• [Provided entries]

===== config.mk =====
export PLATFORM = sky130hd
export DESIGN_NAME = power_ramp_limiter
export DESIGN_NICKNAME = d
export VERILOG_FILES = /design/src/rtl/hamster_ramp_pkg.sv /design/src/rtl/ramp_tick_gen.sv /design/src/rtl/power_ramp_limiter.sv
export SDC_FILE = /design/constraint.sdc
export NUM_CORES = 1
export LEC_CHECK = 0
export CAP_MARGIN = 15
export CORE_MARGIN = 3
export CORE_UTILIZATION = 48
export CTS_CLUSTER_DIAMETER = 100
export DETAILED_ROUTE_END_ITERATION = 8
export HOLD_SLACK_MARGIN = 0.08
export PLACE_DENSITY = 0.74
export SYNTH_ARGS = -nofsm -noshare
export SYNTH_HDL_FRONTEND = slang
export SYNTH_SLANG_ARGS = --single-unit
export TNS_END_PERCENT = 5

===== constraint.sdc =====
create_clock -name i_clk -period 4.55 [get_ports i_clk]
set_input_delay 0.91 -clock i_clk [delete_from_list [all_inputs] [get_ports i_clk]]
set_output_delay 0.91 -clock i_clk [all_outputs]
set_load 0.01 [all_outputs]

===== src/rtl/hamster_ramp_pkg.sv =====
// rtl/hamster_ramp_pkg.sv - shared types for the motor power ramp limiter
//
// Purpose: state encoding of the ramp limiter FSM. The numeric values are
// exported on o_state and read back by the register bank, so they are fixed.
package hamster_ramp_pkg;

   typedef enum logic [2:0] {
      HOLD      = 3'd0,
      RAMP_UP   = 3'd1,
      RAMP_DOWN = 3'd2,
      BRAKE     = 3'd3,
      BYPASS    = 3'd4
   } t_ramp_state;

endpackage


===== src/rtl/ramp_tick_gen.sv =====
// rtl/ramp_tick_gen.sv - prescaler tick generator for the power ramp limiter
//
// Purpose: counts 0..i_prescaler and emits a one-cycle tick on the wrap.
// Ports:
//   i_clk, i_rst   clock, synchronous active-high reset
//   i_clear        holds the counter at zero and suppresses the tick
//   i_prescaler    tick period minus one, in clock cycles
//   o_tick         one-cycle tick, combinational from the counter
module ramp_tick_gen
   import hamster_ramp_pkg::*;
#(
   parameter int K_PSC_RES = 16
) (
   input  logic                 i_clk,
   input  logic                 i_rst,
   input  logic                 i_clear,
   input  logic [K_PSC_RES-1:0] i_prescaler,
   output logic                 o_tick
);

   logic [K_PSC_RES-1:0] cnt_q;
   logic                 wrap;

   // Magnitude compare so a prescaler lowered below the running count
   // still wraps on the next cycle instead of running through the full range.
   assign wrap   = (cnt_q >= i_prescaler);
   assign o_tick = wrap && !i_clear;

   always_ff @(posedge i_clk) begin
      if (i_rst || i_clear) begin
         cnt_q <= '0;
      end else if (wrap) begin
         cnt_q <= '0;
      end else begin
         cnt_q <= cnt_q + {{(K_PSC_RES-1){1'b0}}, 1'b1};
      end
   end

endmodule


===== src/rtl/power_ramp_limiter.sv =====
// rtl/power_ramp_limiter.sv - slew-rate limiter for the motor power command
//
// Purpose: latches each power target and walks o_cmd toward it by
// i_step_up / i_step_down once per prescaler tick. Brake zeroes the output
// immediately; with i_enable low the target is passed straight through.
// Ports:
//   i_clk, i_rst            clock, synchronous active-high reset
//   i_enable                1 = ramp limiting, 0 = bypass
//   i_brake                 level-sensitive brake request (highest priority)
//   i_target/_valid         requested power and its one-cycle qualifier
//   i_step_up/i_step_down   step per tick when rising / falling (0 acts as 1)
//   i_prescaler             tick period minus one
//   o_cmd                   limited power command
//   o_cmd_valid             one-cycle pulse after every change of o_cmd
//   o_at_target             o_cmd equals latched target and FSM is in HOLD
//   o_state                 FSM state encoding
module power_ramp_limiter
   import hamster_ramp_pkg::*;
#(
   parameter int K_RES     = 8,
   parameter int K_PSC_RES = 16
) (
   input  logic                 i_clk,
   input  logic                 i_rst,
   input  logic                 i_enable,
   input  logic                 i_brake,
   input  logic [K_RES-1:0]     i_target,
   input  logic                 i_target_valid,
   input  logic [K_RES-1:0]     i_step_up,
   input  logic [K_RES-1:0]     i_step_down,
   input  logic [K_PSC_RES-1:0] i_prescaler,
   output logic [K_RES-1:0]     o_cmd,
   output logic                 o_cmd_valid,
   output logic                 o_at_target,
   output logic [2:0]           o_state
);

   localparam logic [K_RES-1:0] ONE = {{(K_RES-1){1'b0}}, 1'b1};

   t_ramp_state      state_q, state_nxt;
   logic [K_RES-1:0] cmd_q, cmd_nxt;
   logic [K_RES-1:0] target_q;
   logic             cmd_valid_q;

   logic             tick;
   logic             tick_clear;

   logic [K_RES-1:0] step_up_eff, step_down_eff;
   logic [K_RES:0]   diff_up, diff_down;
   logic             target_gt, target_lt;
   logic             up_reach, down_reach;
   logic [K_RES-1:0] up_next, down_next;

   // The prescaler only runs while ramping, so the first step after leaving
   // HOLD lands exactly i_prescaler+1 cycles later. A reversal between the
   // two ramp states keeps the count running.
   assign tick_clear = (state_q != RAMP_UP) && (state_q != RAMP_DOWN);

   ramp_tick_gen #(
      .K_PSC_RES (K_PSC_RES)
   ) u_tick_gen (
      .i_clk       (i_clk),
      .i_rst       (i_rst),
      .i_clear     (tick_clear),
      .i_prescaler (i_prescaler),
      .o_tick      (tick)
   );

   // Zero step would stall the ramp forever; treat it as the smallest step.
   assign step_up_eff   = (i_step_up   == '0) ? ONE : i_step_up;
   assign step_down_eff = (i_step_down == '0) ? ONE : i_step_down;

   assign target_gt = (target_q > cmd_q);
   assign target_lt = (target_q < cmd_q);

   // One extra bit so the distance never wraps; each difference is only
   // used in the direction where it is non-negative.
   assign diff_up   = {1'b0, target_q} - {1'b0, cmd_q};
   assign diff_down = {1'b0, cmd_q} - {1'b0, target_q};

   // Clamp to the target when the remaining distance fits in one step;
   // otherwise the step cannot overflow since cmd + step < target.
   assign up_reach   = (diff_up   <= {1'b0, step_up_eff});
   assign down_reach = (diff_down <= {1'b0, step_down_eff});
   assign up_next    = up_reach   ? target_q : (cmd_q + step_up_eff);
   assign down_next  = down_reach ? target_q : (cmd_q - step_down_eff);

   always_comb begin
      state_nxt = state_q;
      cmd_nxt   = cmd_q;

      if (i_brake) begin
         state_nxt = BRAKE;
         cmd_nxt   = '0;
      end else if (!i_enable) begin
         state_nxt = BYPASS;
         cmd_nxt   = target_q;
      end else begin
         case (state_q)
            BRAKE: begin
               state_nxt = HOLD;
               cmd_nxt   = '0;
            end
            BYPASS: begin
               // Keep the passed-through value; ramping resumes from here.
               state_nxt = HOLD;
            end
            default: begin
               // HOLD and both ramp states: direction follows the latched
               // target every cycle, stepping only on a tick.
               if (target_gt) begin
                  state_nxt = RAMP_UP;
                  if (tick) begin
                     cmd_nxt = up_next;
                     if (up_reach) begin
                        state_nxt = HOLD;
                     end
                  end
               end else if (target_lt) begin
                  state_nxt = RAMP_DOWN;
                  if (tick) begin
                     cmd_nxt = down_next;
                     if (down_reach) begin
                        state_nxt = HOLD;
                     end
                  end
               end else begin
                  state_nxt = HOLD;
               end
            end
         endcase
      end
   end

   always_ff @(posedge i_clk) begin
      if (i_rst) begin
         state_q     <= HOLD;
         cmd_q       <= '0;
         target_q    <= '0;
         cmd_valid_q <= 1'b0;
      end else begin
         state_q     <= state_nxt;
         cmd_q       <= cmd_nxt;
         cmd_valid_q <= (cmd_nxt != cmd_q);
         // Targets are latched in every state, including BRAKE. The FSM sees
         // the new value one cycle later, so a coinciding tick uses the old one.
         if (i_target_valid) begin
            target_q <= i_target;
         end
      end
   end

   assign o_cmd       = cmd_q;
   assign o_cmd_valid = cmd_valid_q;
   assign o_at_target = (state_q == HOLD) && (cmd_q == target_q);
   assign o_state     = state_q;

endmodule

• [Action item] State how many lines in the listing above contain "after". Nothing else is needed.

• [Answer] 2